If not please close the ticket. 

http://www.freebsd.org/cgi/query-pr.cgi?pr=145600 
>Unformatted:
 >>      0 packets with ECN CE bit set
         154704 packets with ECN ECT(0) bit set
 >>      0 packets with ECN ECT(1) bit set
         7 successful ECN handshakes
         0 times ECN reduced the congestion window
 
 these two lines will stay zero even when a CE / ECT(1) frame is deliberately sent (as is the case in the TBIT NewECN test).
 
 After activating PF (with red scheduling), these two codepoints get delivered by IP to TCP.
 
 Further testing revealed, that another test case - the behavior when a CE/CWD segment is received, deviates from the reference implementation in ns2 by the original authors of RFC3168.
 
 Reference implementation (from tcp-sink.cc in ns2):
 
 
 	if ( (sf != 0 && sf->cong_action()) || of->cong_action() ) 
 		// Sender has responsed to congestion. 
 		acker_->update_ecn_unacked(0);
 	if ( (sf != 0 && sf->ect() && sf->ce())  || 
 			(of->ect() && of->ce()) )
 		// New report of congestion.  
 		acker_->update_ecn_unacked(1);
 	if ( (sf != 0 && sf->ect()) || of->ect() )
 		// Set EcnEcho bit.  
 		nf->ecnecho() = acker_->ecn_unacked();
 
 Basically, CWR is checked first, and ECE cleared; if that segment also contains the CE codepoint again, ECE is set anew.
 
 Implementation in tcp_input.c:
 
         /*
          * TCP ECN processing.
          */
         if (tp->t_flags & TF_ECN_PERMIT) {
                 switch (iptos & IPTOS_ECN_MASK) {
                 case IPTOS_ECN_CE:
                         tp->t_flags |= TF_ECN_SND_ECE;
                         TCPSTAT_INC(tcps_ecn_ce);
                         break;
                 case IPTOS_ECN_ECT0:
                         TCPSTAT_INC(tcps_ecn_ect0);
                         break;
                 case IPTOS_ECN_ECT1:
                         TCPSTAT_INC(tcps_ecn_ect1);
                         break;
                 }
 
                 if (thflags & TH_CWR)
                         tp->t_flags &= ~TF_ECN_SND_ECE;
  
                 /*
                  * Congestion experienced.
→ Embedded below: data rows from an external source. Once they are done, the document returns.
`src/rtl/uart_pkg.sv`:
```
// Shared definitions for the APB receive controller: register map, bit positions
// and the capture-FSM state encoding.
package uart_pkg;

    localparam logic [3:0] ADDR_CTRL   = 4'h0;
    localparam logic [3:0] ADDR_STATUS = 4'h4;
    localparam logic [3:0] ADDR_DATA   = 4'h8;
    localparam logic [3:0] ADDR_BAUD   = 4'hC;

    localparam int CTRL_RX_EN  = 0;
    localparam int CTRL_FLUSH  = 1;
    localparam int CTRL_IRQ_EN = 2;

    localparam int ST_NOT_EMPTY = 0;
    localparam int ST_FULL      = 1;
    localparam int ST_OVERFLOW  = 2;
    localparam int ST_COUNT_LSB = 4;

    typedef enum logic [1:0] {
        S_IDLE    = 2'd0,
        S_ARMED   = 2'd1,
        S_CAPTURE = 2'd2
    } cap_state_t;

    // Word index of a byte address; the two low address bits carry no meaning.
    function automatic logic [1:0] reg_index(input logic [3:0] addr);
        return addr[3:2];
    endfunction

endpackage

```
`src/rtl/uart_rx_ctrl_if.sv`:
```
// APB slave bus bundle for the receive controller.
interface uart_rx_ctrl_if;

    logic        psel;
    logic        penable;
    logic        pwrite;
    logic [3:0]  paddr;
    logic [31:0] pwdata;
    logic [31:0] prdata;
    logic        pready;
    logic        pslverr;

    modport master (
        output psel, penable, pwrite, paddr, pwdata,
        input  prdata, pready, pslverr
    );

    modport slave (
        input  psel, penable, pwrite, paddr, pwdata,
        output prdata, pready, pslverr
    );

endinterface

```
`src/rtl/uart_rx_ctrl_fifo.sv`:
```
// Synchronous receive FIFO; pointers wrap naturally, flush overrides push/pop.
module uart_rx_fifo #(
    parameter int FIFO_DEPTH = 4,
    parameter int DATA_W     = 32
) (
    input  logic                        clk,
    input  logic                        rst,
    input  logic                        push,
    input  logic                        pop,
    input  logic                        flush,
    input  logic [DATA_W-1:0]           wdata,
    output logic [DATA_W-1:0]           rdata,
    output logic [$clog2(FIFO_DEPTH):0] count,
    output logic                        full,
    output logic                        empty
);

    localparam int PTR_W = $clog2(FIFO_DEPTH);
    localparam int CNT_W = PTR_W + 1;

    logic [DATA_W-1:0] r_mem [FIFO_DEPTH];
    logic [PTR_W-1:0]  r_wr_ptr;
    logic [PTR_W-1:0]  r_rd_ptr;
    logic [CNT_W-1:0]  r_count;
    logic              w_do_push;
    logic              w_do_pop;

    assign empty = (r_count == '0);
    assign full  = (r_count == CNT_W'(FIFO_DEPTH));
    assign count = r_count;
    assign rdata = r_mem[r_rd_ptr];

    // A pop in the same cycle frees a slot, so a push into a full FIFO still lands.
    assign w_do_pop  = pop & ~empty;
    assign w_do_push = push & (~full | w_do_pop);

    always_ff @(posedge clk or negedge rst) begin
        if (!rst) begin
            r_wr_ptr <= '0;
            r_rd_ptr <= '0;
            r_count  <= '0;
        end else if (flush) begin
            r_wr_ptr <= '0;
            r_rd_ptr <= '0;
            r_count  <= '0;
        end else begin
            if (w_do_push) begin
                r_wr_ptr <= r_wr_ptr + PTR_W'(1);
            end
            if (w_do_pop) begin
                r_rd_ptr <= r_rd_ptr + PTR_W'(1);
            end
            case ({w_do_push, w_do_pop})
                2'b10:   r_count <= r_count + CNT_W'(1);
                2'b01:   r_count <= r_count - CNT_W'(1);
                default: r_count <= r_count;
            endcase
        end
    end

    always_ff @(posedge clk) begin
        if (w_do_push && !flush) begin
            r_mem[r_wr_ptr] <= wdata;
        end
    end

endmodule

```
`src/rtl/uart_rx_ctrl.sv`:
```
// APB-side receive controller: configures the receiver, captures each completed
// word into the receive FIFO and raises a level interrupt while data is pending.
module uart_rx_ctrl
    import uart_pkg::*;
#(
    parameter int FIFO_DEPTH = 4,
    parameter int DATA_W     = 32,
    parameter int BAUD_RST   = 10416
) (
    input  logic              clk,
    input  logic              rst,
    uart_rx_ctrl_if.slave     bus,
    output logic              rx_enable,
    output logic [31:0]       baud_div,
    input  logic              rx_ready,
    input  logic [DATA_W-1:0] rx_data,
    output logic              irq
);

    localparam int CNT_W = $clog2(FIFO_DEPTH) + 1;

    cap_state_t        r_state;
    logic              r_rx_ready_d;
    logic [DATA_W-1:0] r_cap_data;
    logic              r_rx_en;
    logic              r_irq_en;
    logic              r_overflow;
    logic [31:0]       r_baud;
    logic              r_irq;

    logic              w_access;
    logic              w_wr;
    logic              w_rd;
    logic [1:0]        w_idx;
    logic              w_rise;
    logic              w_push;
    logic              w_pop;
    logic              w_flush;
    logic              w_ovf_set;
    logic [DATA_W-1:0] w_fifo_rdata;
    logic [CNT_W-1:0]  w_count;
    logic              w_full;
    logic              w_empty;
    logic [31:0]       w_ctrl;
    logic [31:0]       w_status;
    logic [31:0]       w_prdata;
    logic              w_pslverr;
    logic              w_unused;

    assign w_access = bus.psel & bus.penable;
    assign w_wr     = w_access & bus.pwrite;
    assign w_rd     = w_access & ~bus.pwrite;
    assign w_idx    = reg_index(bus.paddr);
    assign w_unused = ^bus.paddr[1:0];

    assign w_rise    = rx_ready & ~r_rx_ready_d;
    assign w_push    = (r_state == S_CAPTURE);
    assign w_flush   = w_wr & (w_idx == reg_index(ADDR_CTRL)) & bus.pwdata[CTRL_FLUSH];
    assign w_ovf_set = w_push & w_full & ~w_pop;

    uart_rx_fifo #(
        .FIFO_DEPTH (FIFO_DEPTH),
        .DATA_W     (DATA_W)
    ) u_fifo (
        .clk   (clk),
        .rst   (rst),
        .push  (w_push),
        .pop   (w_pop),
        .flush (w_flush),
        .wdata (r_cap_data),
        .rdata (w_fifo_rdata),
        .count (w_count),
        .full  (w_full),
        .empty (w_empty)
    );

    // Capture FSM: one push per rising edge of rx_ready, however long it is held.
    always_ff @(posedge clk or negedge rst) begin
        if (!rst) begin
            r_state      <= S_IDLE;
            r_rx_ready_d <= 1'b0;
        end else begin
            r_rx_ready_d <= rx_ready;
            if (!r_rx_en) begin
                r_state <= S_IDLE;
            end else begin
                case (r_state)
                    S_IDLE:    r_state <= S_ARMED;
                    S_ARMED:   r_state <= w_rise ? S_CAPTURE : S_ARMED;
                    S_CAPTURE: r_state <= S_ARMED;
                    default:   r_state <= S_IDLE;
                endcase
            end
        end
    end

    // rx_data is only valid with rx_ready, so hold it for the CAPTURE cycle.
    always_ff @(posedge clk) begin
        if (w_rise) begin
            r_cap_data <= rx_data;
        end
    end

    always_comb begin
        w_ctrl              = '0;
        w_ctrl[CTRL_RX_EN]  = r_rx_en;
        w_ctrl[CTRL_IRQ_EN] = r_irq_en;
    end

    always_comb begin
        w_status                         = '0;
        w_status[ST_NOT_EMPTY]           = ~w_empty;
        w_status[ST_FULL]                = w_full;
        w_status[ST_OVERFLOW]            = r_overflow;
        w_status[ST_COUNT_LSB +: CNT_W]  = w_count;
    end

    always_comb begin
        w_prdata  = '0;
        w_pslverr = 1'b0;
        w_pop     = 1'b0;
        if (w_rd) begin
            case (w_idx)
                reg_index(ADDR_CTRL):   w_prdata = w_ctrl;
                reg_index(ADDR_STATUS): w_prdata = w_status;
                reg_index(ADDR_DATA): begin
                    if (w_empty) begin
                        w_pslverr = 1'b1;
                    end else begin
                        w_prdata = 32'(w_fifo_rdata);
                        w_pop    = 1'b1;
                    end
                end
                default:                w_prdata = r_baud;
            endcase
        end else if (w_wr && (w_idx == reg_index(ADDR_BAUD)) && r_rx_en) begin
            w_pslverr = 1'b1;
        end
    end

    always_ff @(posedge clk or negedge rst) begin
        if (!rst) begin
            r_rx_en    <= 1'b0;
            r_irq_en   <= 1'b0;
            r_baud     <= 32'(BAUD_RST);
            r_overflow <= 1'b0;
            r_irq      <= 1'b0;
        end else begin
            if (w_wr && (w_idx == reg_index(ADDR_CTRL))) begin
                r_rx_en  <= bus.pwdata[CTRL_RX_EN];
                r_irq_en <= bus.pwdata[CTRL_IRQ_EN];
            end
            if (w_wr && (w_idx == reg_index(ADDR_BAUD)) && !r_rx_en) begin
                r_baud <= bus.pwdata;
            end
            // Flush beats a fresh overflow; a fresh overflow beats a software clear.
            if (w_flush) begin
                r_overflow <= 1'b0;
            end else if (w_ovf_set) begin
                r_overflow <= 1'b1;
            end else if (w_wr && (w_idx == reg_index(ADDR_STATUS)) && bus.pwdata[ST_OVERFLOW]) begin
                r_overflow <= 1'b0;
            end
            r_irq <= r_irq_en & (~w_empty | r_overflow);
        end
    end

    assign bus.prdata  = w_prdata;
    assign bus.pslverr = w_pslverr;
    assign bus.pready  = 1'b1;
    assign rx_enable   = r_rx_en;
    assign baud_div    = r_baud;
    assign irq         = r_irq;

endmodule

```
`src/flat_wrapper.sv`:
```
// flat-port wrapper written by rule: the top's interface ports become plain ports
module uart_rx_ctrl_flat import uart_pkg::*;
#(
    parameter int FIFO_DEPTH = 4,
    parameter int DATA_W     = 32,
    parameter int BAUD_RST   = 10416
)
  (clk, rst, rx_enable, baud_div, rx_ready, rx_data, irq, bus_psel, bus_penable, bus_pwrite, bus_paddr, bus_pwdata, bus_prdata, bus_pready, bus_pslverr);
  uart_rx_ctrl_if bus_i ();
  input  logic clk;
  input  logic rst;
  output logic rx_enable;
  output logic [31:0] baud_div;
  input  logic rx_ready;
  input  logic [DATA_W-1:0] rx_data;
  output logic irq;
  input wire logic [$bits(bus_i.psel)-1:0] bus_psel;
  input wire logic [$bits(bus_i.penable)-1:0] bus_penable;
  input wire logic [$bits(bus_i.pwrite)-1:0] bus_pwrite;
  input wire logic [$bits(bus_i.paddr)-1:0] bus_paddr;
  input wire logic [$bits(bus_i.pwdata)-1:0] bus_pwdata;
  output wire logic [$bits(bus_i.prdata)-1:0] bus_prdata;
  output wire logic [$bits(bus_i.pready)-1:0] bus_pready;
  output wire logic [$bits(bus_i.pslverr)-1:0] bus_pslverr;
  assign bus_i.psel = bus_psel;
  assign bus_i.penable = bus_penable;
  assign bus_i.pwrite = bus_pwrite;
  assign bus_i.paddr = bus_paddr;
  assign bus_i.pwdata = bus_pwdata;
  assign bus_prdata = bus_i.prdata;
  assign bus_pready = bus_i.pready;
  assign bus_pslverr = bus_i.pslverr;
  uart_rx_ctrl #(.FIFO_DEPTH(FIFO_DEPTH), .DATA_W(DATA_W), .BAUD_RST(BAUD_RST)) u_core (.clk(clk), .rst(rst), .bus(bus_i), .rx_enable(rx_enable), .baud_div(baud_div), .rx_ready(rx_ready), .rx_data(rx_data), .irq(irq));
endmodule
```
`config.mk`:
```
export PLATFORM = sky130hd
export DESIGN_NAME = uart_rx_ctrl_flat
export DESIGN_NICKNAME = d
export VERILOG_FILES = /design/src/rtl/uart_pkg.sv /design/src/rtl/uart_rx_ctrl_if.sv /design/src/rtl/uart_rx_ctrl_fifo.sv /design/src/rtl/uart_rx_ctrl.sv /design/src/flat_wrapper.sv
export SDC_FILE = /design/constraint.sdc
export NUM_CORES = 1
export LEC_CHECK = 0
export CAP_MARGIN = 10
export CORE_UTILIZATION = 45
export CTS_BUF_LIST = sky130_fd_sc_hd__clkbuf_8
export DETAILED_ROUTE_END_ITERATION = 10
export DONT_BUFFER_PORTS = 1
export GPL_TIMING_DRIVEN = 0
export PLACE_DENSITY = 0.57
export SYNTH_ARGS = -nofsm -noshare
export SYNTH_HDL_FRONTEND = slang
export SYNTH_SLANG_ARGS = --single-unit
```
`constraint.sdc`:
```
create_clock -name clk -period 3.4 [get_ports clk]
set_clock_uncertainty 0.1 [all_clocks]
set_input_delay 0.34 -clock clk [delete_from_list [all_inputs] [get_ports clk]]
set_output_delay 0.34 -clock clk [all_outputs]
set_load 0.01 [all_outputs]
```
==> results of run 1 <==
[worst min path at each step]
stage / startpoint / end / slack [ns] / depth (start not counted)
floorplan: rst / u_core.baud_div[0] / -0.06 / 0
global placement: rst / u_core.r_state[0] / -0.05 / 0
detailed placement: rst / u_core.r_state[1] / -0.05 / 0
CTS: bus_pwrite / u_core.r_overflow / 0.06 / 3
global route: rx_ready / u_core.r_cap_data[16] / 0.11 / 1
finish: bus_pwrite / u_core.r_overflow / 0.08 / 3
[worst register-to-register path: cells and delay by family (launching register included)]
| kind | cells | cell delay (ns) |
|---|---|---|
| AO/OA/AOI/OAI | 3 | 0.52 |
| adder cells (fa/ha/maj) | 1 | 0.44 |
| buffers and inverters | 1 | 0.38 |
| flip-flops | 1 | 0.51 |
| AND/OR/NAND/NOR | 3 | 0.84 |
[registers in the layout, summed over array words and instances (netlist names)]
| name | flops |
|---|---|
| u_core.u_fifo.r_rd_ptr | 2 |
| u_core.irq | 1 |
| u_core.r_rx_ready_d | 1 |
| u_core.r_overflow | 1 |
| u_core.r_cap_data | 32 |
| u_core.u_fifo.count | 3 |
| u_core.r_state | 2 |
| u_core.u_fifo.r_wr_ptr | 2 |
| u_core.r_irq_en | 1 |
| u_core.baud_div | 32 |
| u_core.rx_enable | 1 |
| u_core.u_fifo.r_mem | 128 |
[timing repair]
item                       in CTS  in global routing
hold endpoints to repair      114                  0
setup endpoints to repair       0                  1
gates resized for setup         0                  1
hold buffers                   68                  0
[report_power, final]
group | total (W) | switching, W | internal, W
clock network | 0.00200 | 0.000950 | 0.00105
logic | 0.00113 | 0.000533 | 0.000594
registers | 0.00318 | 0.000245 | 0.00293
[logic make-up (layout without fill, tap and decap cells)]
family / after synthesis / in the layout
xor+xnor: 3 / 3
compound gates: 52 / 52
simple gates: 56 / 56
flops: 206 / 206
fa+ha+maj: 5 / 5
mux: 70 / 70
other cells: 1 / 1
buf+inv: 27 / 163
[per-layer routing]
metal,vias to the layer above,global-route usage [%],wire (um)
met5,-,0,0
met4,0,7.24,379
met3,34,4.66,1030
met2,163,32.3,8560
met1,2220,23.2,6820
li1,1916,-,-
[placed cells by master (no fill, tap or decap), types with 3 or more instances in the layout]
cell type      synthesis  routed
a21oi_1                7       7
a22o_1                26      26
and2_2                 0       4
buf_12                 0       4
buf_2                 10      10
buf_4                  5       5
clkbuf_1               4       4
clkbuf_8               0      39
clkinv_1               0       6
dfrtp_1               41      41
dfstp_2                5       5
dlygate4sd3_1          0      67
edfxtp_1             160     160
ha_1                   4       4
inv_1                  6      22
mux2_2                34      34
mux4_2                32      32
nand2_1                6       6
nand3_1                5       5
nor2_1                12      12
nor3_1                 7       7
o21ai_0                5       5
o22ai_1                3       3
[cell type report]
| class | instances | area, um2 |
|---|---|---|
| plain buffers | 21 | 111 |
| clock inverters | 24 | 98.8 |
| inverters | 6 | 22.5 |
| multi-input cells | 187 | 1980 |
| repair buffers | 73 | 806 |
| clock buffers | 39 | 537 |
| well taps | 225 | 282 |
| flip-flops and latches | 206 | 5960 |
| fillers | 1386 | 7620 |
[stage by stage]
stage	setup WS (ns)	utilization, %	power (W)	cell area, um2	std cells
6_report	0.502	56.3	0.00630	9800	781
5_1_grt	0.299	56.3	0.00659	9800	781
4_1_cts	0.183	56.2	0.00640	9790	781
3_5_place_dp	0.148	48.6	0.00429	8460	650
3_3_place_gp	-0.408	47.9	0.00425	8340	645
2_1_floorplan	0.956	-	0.00400	8060	420
==> results.ini, run 1 <==
[run_status]
status = finished clean

[logic_synthesis]
yosys.area.top_type = edfxtp_1
yosysMostFrequentCell = edfxtp_1
synthMuxAreaShare_pct = 14.2
synthFlopType = edfxtp_1
synth_common_cells = 160 x edfxtp_1, 41 x dfrtp_1, 34 x mux2_2
synthCells = 420
avgSynthCellArea_um2 = 19.2
synth_top_family_by_area = multiplexers
async_flop_share_pct = 22.3
synth-seq-area-share_pct = 74.0
synth-xor-area-share_pct = 0.326
synth_compound_area_share_pct = 4.84
yosys.area.top_type_share_pct = 59.6
yosys.area_share.simple_pct = 4.04
ys_top_cells_by_area = edfxtp_1 60%, dfrtp_1 13%, mux4_2 8.9%
synthAdderAreaFrac_pct = 0.870
syn_nets = 499
netlist_area_um2 = 8060
synth_cell_type_count = 47
synth_edf_count = 160
synth_warnings = 0
ys_ff_latch = 206

[worst_setup_path]
cpPeakStageDelay_ns = 0.60
r2r_cells = 8
cp_num_cells = 8
r2r_setup_slack_ns = 0.50
crit_family = simple AND/OR/NAND/NOR gates
r2r_end = u_core.u_fifo.count[2]
path_buf_inv = 1
startpoint_type = register
worstPathRequired_ns = 3.70
r2r_start = u_core.u_fifo.count[0]
cp_max_fo = 10
critPathSlowestCell = nor3_4
critPathKind = register to register
crit_start = u_core.u_fifo.count[0]
cp_cell_sequence = nor3_2 > nor3_4 > buf_2 > nand2_1 > fa_1 > a211o_1 > a31oi_1 > a21oi_1
crit_path_end_kind = register
cp_data_arrival_time_ns = 3.20
endpoint = u_core.u_fifo.count[2]

[placement]
io_buffers = 0
place_hpwl_um = 9840
place_congestion = 0.825

[die]
coreArea_um2 = 17400
die_h_um = 136
die_area_um2 = 18400
die_x_um = 136
ioPinCount = 142
rows = 48
initial_utilization_pct = 46.3

[grt]
antenna_found_initial = 0
grt_max_degree = 47
grt_pass1_wl_um = 25200
grt_pass1_vias = 4611
grt-ovfl-total = 0
grt_use_total_pct = 18.9

[sta]
rsz0062_at_grt = false
timing.hold.ws_ns = 0.0833
worstMarginPinSlew_ns = 0.860
hold_viol_final = 0
fin_setup_tns_ns = 0
slew_violations = 0
worst_slew_margin_rel_pct = 42.4
fin_crit_sh_pct = 85.2
setup_viol = 0
fmaxAchievable_ghz = 0.345
post-route-min-period_ns = 2.90

[clock_network]
htree_levels = 2
postCtsSetupBuffers = 0
cts.sinks = 206
tritoncts = yes
root_buffer = clkbuf_8
clkLatencyLatePin_ns = 0.52
clkSlewWorstSetupHoldPaths_ns = 0.06
cts_made_buffers = 35
clockBufferDepth = 3

[routing]
vias_per_cell = 5.55
routed_wl_um = 16800
drtPass1Iterations = 4
drt_iter0_markers = 261
antenna_left = 0
vias = 4333
route.detailed.wl_per_inst_um = 21.5
drc = 0

[power_and_ir_drop]
ir_worst_vdd_mv = 0.403
power_density_nw_per_um2 = 643
p_leak_nw = 3.46

[final_layout]
drive_above_1_share_pct = 25.9
num_antenna_cells = 0
area_growth_pct = 21.6
finalNetCount = 609

[min_path]
hold_path_class = input port to register

[job]
maxCapViolCount = 0

(Power assumes the default switching activity.)
==> inputs of run 2 (changes only) <==
Settings changed: CORE_UTILIZATION 45 to 60, PLACE_DENSITY 0.57 to not set, PLACE_DENSITY_LB_ADDON set to 0.08.
==> run 2 against run 1 <==
  * Sequential power about the same
  * Global-route usage rose by 5.4 points
  * Critical path type unchanged
  * Die area fell by 25%
  * Utilization increased by 18 points
  * Maximum frequency decreased by 6.7%
  * Cell count decreased by 8.1%
  * Hold slack got worse by 0.017 ns
  * Critical endpoint unchanged
  * Clock power is 12% lower
  * Critical path depth unchanged
  * Wire length decreased by 3.1%
  * Flip-flop and latch count unchanged
==> results.ini, run 2 (synthesized netlist as in run 1, its figures left out) <==
[die]
die_area_um2 = 13900
coreArea_um2 = 12900
initial_utilization_pct = 62.6
die_h_um = 118
die_x_um = 118
rows = 41
ioPinCount = 142

[final_layout]
mostFrequentLayoutCells = 160 x edfxtp_1, 67 x dlygate4sd3_1, 41 x dfrtp_1, 34 x mux2_2, 32 x mux4_2
largest_reg_flops = 128
final_cells = 718
regMostFlops = u_core.u_fifo.r_mem
finalNetCount = 601
final_common_cell = edfxtp_1
drive_above_1_share_pct = 25.5
postLayoutCellArea_um2 = 9550
area_growth_pct = 18.5
num_antenna_cells = 0
final_core_util_pct = 74.1
multi_input_area_um2 = 1970
ff_latch_area_um2 = 5960
num-fill-cells = 791

[clock_network]
clkSlewWorstSetupHoldPaths_ns = 0.06
clockBufferDepth = 3
htree_levels = 1
cts_resized = 0
cts.sinks = 206
clkLatencyLatePin_ns = 0.56
root_buffer = clkbuf_8
tritoncts = yes
cts_made_buffers = 31

[routing]
drc = 0
drt_iter0_markers = 292
drtPass1Iterations = 5
route.detailed.wl_per_inst_um = 22.7
routed_wl_um = 16300
vias = 4253
vias_per_cell = 5.92
antenna_left = 0

[power_and_ir_drop]
ir_worst_vdd_mv = 0.613
power_density_nw_per_um2 = 634
power_w = 0.00605
p_leak_nw = 3.37

[sta]
worstMarginPinSlew_ns = 0.979
fin_crit_sh_pct = 91.4
fmaxAchievable_ghz = 0.322
post-route-min-period_ns = 3.11
hold_viol_final = 0
rsz0062_at_grt = false
worst_slew_margin_rel_pct = 34.4
slew_violations = 0
setup_viol = 0

[worst_setup_path]
cp_cell_sequence = nor3_2 > nor3_2 > buf_2 > nand2_1 > fa_1 > a211o_1 > a31oi_1 > a21oi_1
startpoint_type = register
path_buf_inv = 1
cpPeakStageDelay_ns = 0.79
cp_data_arrival_time_ns = 3.44
critPathKind = register to register
crit_path_end_kind = register
critPathSlowestCell = nor3_2
cpMostUsedCell = nor3_2
cp_max_fo = 10
worstPathRequired_ns = 3.73
crit_family = simple AND/OR/NAND/NOR gates

[grt]
grt_use_total_pct = 24.3
grt_pass1_vias = 4691
grt-ovfl-total = 0
grt_max_degree = 47
antenna_found_initial = 0
grt_pass1_wl_um = 25500

[placement]
place_hpwl_um = 9420
numPlacedInstances = 593
io_buffers = 0
postPlaceCellArea_um2 = 8310
place_congestion = 0.823

[min_path]
hold_path_class = input port to register

[job]
maxCapViolCount = 0

[run_status]
status = finished clean

## run 2: what timing repair did
action	in CTS	in global routing
hold buffers	68	0
setup buffers	0	0
hold endpoints to repair	115	0
## run 2: worst reg2reg max path: stages, from the launching register on
cell and delay [ns]:
dfrtp_1 0.47, nor3_2 0.12, nor3_2 0.79, buf_2 0.42, nand2_1 0.11, fa_1 0.44
a211o_1 0.27, a31oi_1 0.17, a21oi_1 0.08
## run 2: area by class of cell
| type | count | area share [%] |
|---|---|---|
| sequential | 206 | 62.5 |
| multi-input combinational | 187 | 20.7 |
| timing repair buffer | 69 | 7.52 |
| clock buffer | 31 | 4.47 |
| tap | 172 | 2.25 |
| clock inverter | 26 | 1.21 |
| buffer | 21 | 1.17 |
| inverter | 6 | 0.236 |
                  * Ignore if we are already trying to recover.
                  */
                 if ((thflags & TH_ECE) &&
                     SEQ_LEQ(th->th_ack, tp->snd_recover)) {
                         TCPSTAT_INC(tcps_ecn_rcwnd);
                         tcp_congestion_exp(tp);
                 }
         }
 
 Here, CE is checked first, and CWR later - resulting in a normal ACK returned for a CE/CWR, instead of a ECE/ACK.
 
 
 This issue is problematic, as it precludes further (currently investigated) enhancements of ECN senders to react more informed about ECNs.